When it comes to maintaining general health, our eating habits are at the top of the list of points to be considered. However, it is extremely important to apply the right information at the right time in this regard. Especially in recent years, probiotics, whose star has been rising, have started to find the value they deserve. Many studies on this subject reveal how important probiotics are for both our physical and mental health. Yeditepe University Kozyatağı Hospital Nutrition and Diet Specialist explained that probiotics should be taken in certain ways and sufficient quantities, especially for the intestinal system, which is called the second brain of our body.
Indispensable for Intestinal Health
Different kinds of microorganisms in our gut make up our gut flora, which has many metabolic functions. This is where probiotics come into play. Nutrition and Diet Specialist listed some of the benefits to be obtained from probiotics as follows: “It regulates the intestinal system, helps to strengthen immunity and provide weight control. It strengthens the intestinal wall, reduces the risk of cancer, and plays a protective role against heart diseases. It protects the liver and cleans harmful substances by fighting allergens in foods.”
It Should Be Consumed Regularly Every Day
Probiotics, which can be taken through supplements or foods, need to be consumed regularly every day in order to see their effects on our bodies. Yogurt enriched with probiotics, kefir, boza, tarhana, fermented foods, vinegar, and fermented cheeses is among the probiotic foods that are both easy to reach and easily consumed. The prebiotics that provides nutrition to probiotics is Jerusalem artichoke, onion, garlic, leek, asparagus, chicory, linseed, barley, and oats. “A bowl of probiotic-rich yogurt or a glass of kefir that we add to our main meals or snacks during the day can help us regulate our probiotic consumption,” said a Nutrition and Dietetic Specialist.
Investments Should Be Started From the Childhood
Probiotics are also extremely important for children. In addition to the intestinal system, it also provides great benefits in strengthening the immune system. Nutrition and Diet Specialist said that we should start investments in childhood so that our immune and intestinal systems can be strong in adulthood and gave the following information on how to include probiotics in child nutrition: “In most meals during the day, the consumption of yogurt, which is rich in probiotics, should be increased. By diversifying kefir according to our child's taste, for example by cutting fruit into it, we can help our child consume it more fondly. In addition, healthy gut microbiota will help our child have a better mood by affecting their psychology in a good way.”
At younger ages and in infancy, breast milk is an important source of probiotics. The breast milk microbiota, which consists of many different microorganisms, is very important for the baby. Reminding that the probiotic content of breast milk is also affected by the mother's intestinal flora and nutrition, a Nutrition and Diet Specialist said, “In order to strengthen the baby's intestine and immune system, it will be beneficial for the mother to consume probiotic foods during pregnancy and breastfeeding. Thus, breast milk will be enriched in terms of probiotic content.”

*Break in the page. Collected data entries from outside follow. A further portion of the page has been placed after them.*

File: src/rtl/sdram_init_ctrl.sv
`default_nettype none
// +----------------------------------------------------------------------------+
// | sdram_init_ctrl: SDR SDRAM power-up sequencer (wait, PRECHARGE ALL,        |
// | AUTO REFRESH xN, LOAD MODE REGISTER). Revision 1.0                         |
// +----------------------------------------------------------------------------+
module sdram_init_ctrl #(
    parameter int T_POWER  = 20000,
    parameter int T_RP     = 2,
    parameter int T_RFC    = 7,
    parameter int T_MRD    = 3,
    parameter int AREF_NUM = 8
) (
    input  logic        sys_clk,
    input  logic        sys_rst_n,
    output logic [3:0]  init_cmd,
    output logic [1:0]  init_ba,
    output logic [12:0] init_addr,
    output logic        init_end
);

    localparam logic [3:0]  CMD_NOP  = 4'b0111;
    localparam logic [3:0]  CMD_PRE  = 4'b0010;
    localparam logic [3:0]  CMD_AREF = 4'b0001;
    localparam logic [3:0]  CMD_LMR  = 4'b0000;
    localparam logic [1:0]  BA_IDLE   = 2'b11;
    localparam logic [12:0] ADDR_IDLE = 13'h1FFF;
    // Burst write = programmed, CL=3, sequential, full-page burst
    localparam logic [12:0] MODE_REG  = 13'b000_0_00_011_0_111;

    localparam int MAX_A  = (T_POWER > T_RFC) ? T_POWER : T_RFC;
    localparam int MAX_B  = (T_RP > T_MRD) ? T_RP : T_MRD;
    localparam int MAX_T  = (MAX_A > MAX_B) ? MAX_A : MAX_B;
    localparam int CNT_W  = $clog2(MAX_T + 1);
    localparam int REF_W  = $clog2(AREF_NUM + 1);

    typedef enum logic [2:0] {
        IDLE = 3'd0,
        PRE  = 3'd1,
        TRP  = 3'd2,
        AREF = 3'd3,
        TRFC = 3'd4,
        MRS  = 3'd5,
        TMRD = 3'd6,
        END  = 3'd7
    } state_t;

    state_t             state;
    logic [CNT_W-1:0]   cnt;
    logic [REF_W-1:0]   ref_cnt;

    // Outputs are loaded on the transition edge so each command lands in
    // the first cycle of its state.
    always_ff @(posedge sys_clk or negedge sys_rst_n) begin
        if (!sys_rst_n) begin
            state     <= IDLE;
            cnt       <= '0;
            ref_cnt   <= '0;
            init_cmd  <= CMD_NOP;
            init_ba   <= BA_IDLE;
            init_addr <= ADDR_IDLE;
            init_end  <= 1'b0;
        end else begin
            case (state)
                IDLE: begin
                    if (cnt == CNT_W'(T_POWER - 1)) begin
                        state    <= PRE;
                        cnt      <= '0;
                        init_cmd <= CMD_PRE;
                    end else begin
                        cnt <= cnt + CNT_W'(1);
                    end
                end
                PRE: begin
                    state    <= TRP;
                    cnt      <= '0;
                    init_cmd <= CMD_NOP;
                end
                TRP: begin
                    if (cnt == CNT_W'(T_RP - 1)) begin
                        state    <= AREF;
                        cnt      <= '0;
                        init_cmd <= CMD_AREF;
                    end else begin
                        cnt <= cnt + CNT_W'(1);
                    end
                end
                AREF: begin
                    state    <= TRFC;
                    cnt      <= '0;
                    ref_cnt  <= ref_cnt + REF_W'(1);
                    init_cmd <= CMD_NOP;
                end
                TRFC: begin
                    if (cnt == CNT_W'(T_RFC - 1)) begin
                        cnt <= '0;
                        if (ref_cnt < REF_W'(AREF_NUM)) begin
                            state    <= AREF;
                            init_cmd <= CMD_AREF;
                        end else begin
                            state     <= MRS;
                            init_cmd  <= CMD_LMR;
                            init_ba   <= 2'b00;
                            init_addr <= MODE_REG;
                        end
                    end else begin
                        cnt <= cnt + CNT_W'(1);
                    end
                end
                MRS: begin
                    state     <= TMRD;
                    cnt       <= '0;
                    init_cmd  <= CMD_NOP;
                    init_ba   <= BA_IDLE;
                    init_addr <= ADDR_IDLE;
                end
                TMRD: begin
                    if (cnt == CNT_W'(T_MRD - 1)) begin
                        state    <= END;
                        cnt      <= '0;
                        init_end <= 1'b1;
                    end else begin
                        cnt <= cnt + CNT_W'(1);
                    end
                end
                END: begin
                    init_cmd <= CMD_NOP;
                    init_end <= 1'b1;
                end
                default: begin
                    state <= IDLE;
                    cnt   <= '0;
                end
            endcase
        end
    end

endmodule
`default_nettype wire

How is Probiotic Deficiency Diagnosed?
The easiest way to understand probiotic deficiency can be some problems such as flatulence, constipation, diarrhea, or a feeling of bloating in the intestinal tract. Yeditepe University Hospital Nutrition and Diet Specialist said, “In order to compensate for this deficiency, it is important to include more probiotic and prebiotic foods in our daily diet. Include 2-3 servings of yogurt, tzatziki, and ayran in your diet every day. If you need more probiotics, you can add 1 serving of probiotic yogurt or kefir per day. Do not forget to use vinegar in your salads. As a prebiotic, definitely increase your fiber consumption, and consume at least 2 servings of legumes a week. You can consider probiotic support as a suitable supplement for you by consulting your doctor and dietitian when necessary.”
Notes on Probiotics
Probiotics do not show an immediate effect, they must be used regularly for at least 2 weeks to see their effects.
Care must be taken as probiotic consumption by people with a suppressed immune system (HIV, AIDS, etc.) can lead to dangerous results.
Since metal substances reduce the effectiveness of probiotics, these two should not come into contact with each other.
Antibiotics and probiotics should not be used at the same time, there should be at least 2 hours intervals between them.
A specialist should be consulted for correct and effective probiotic consumption.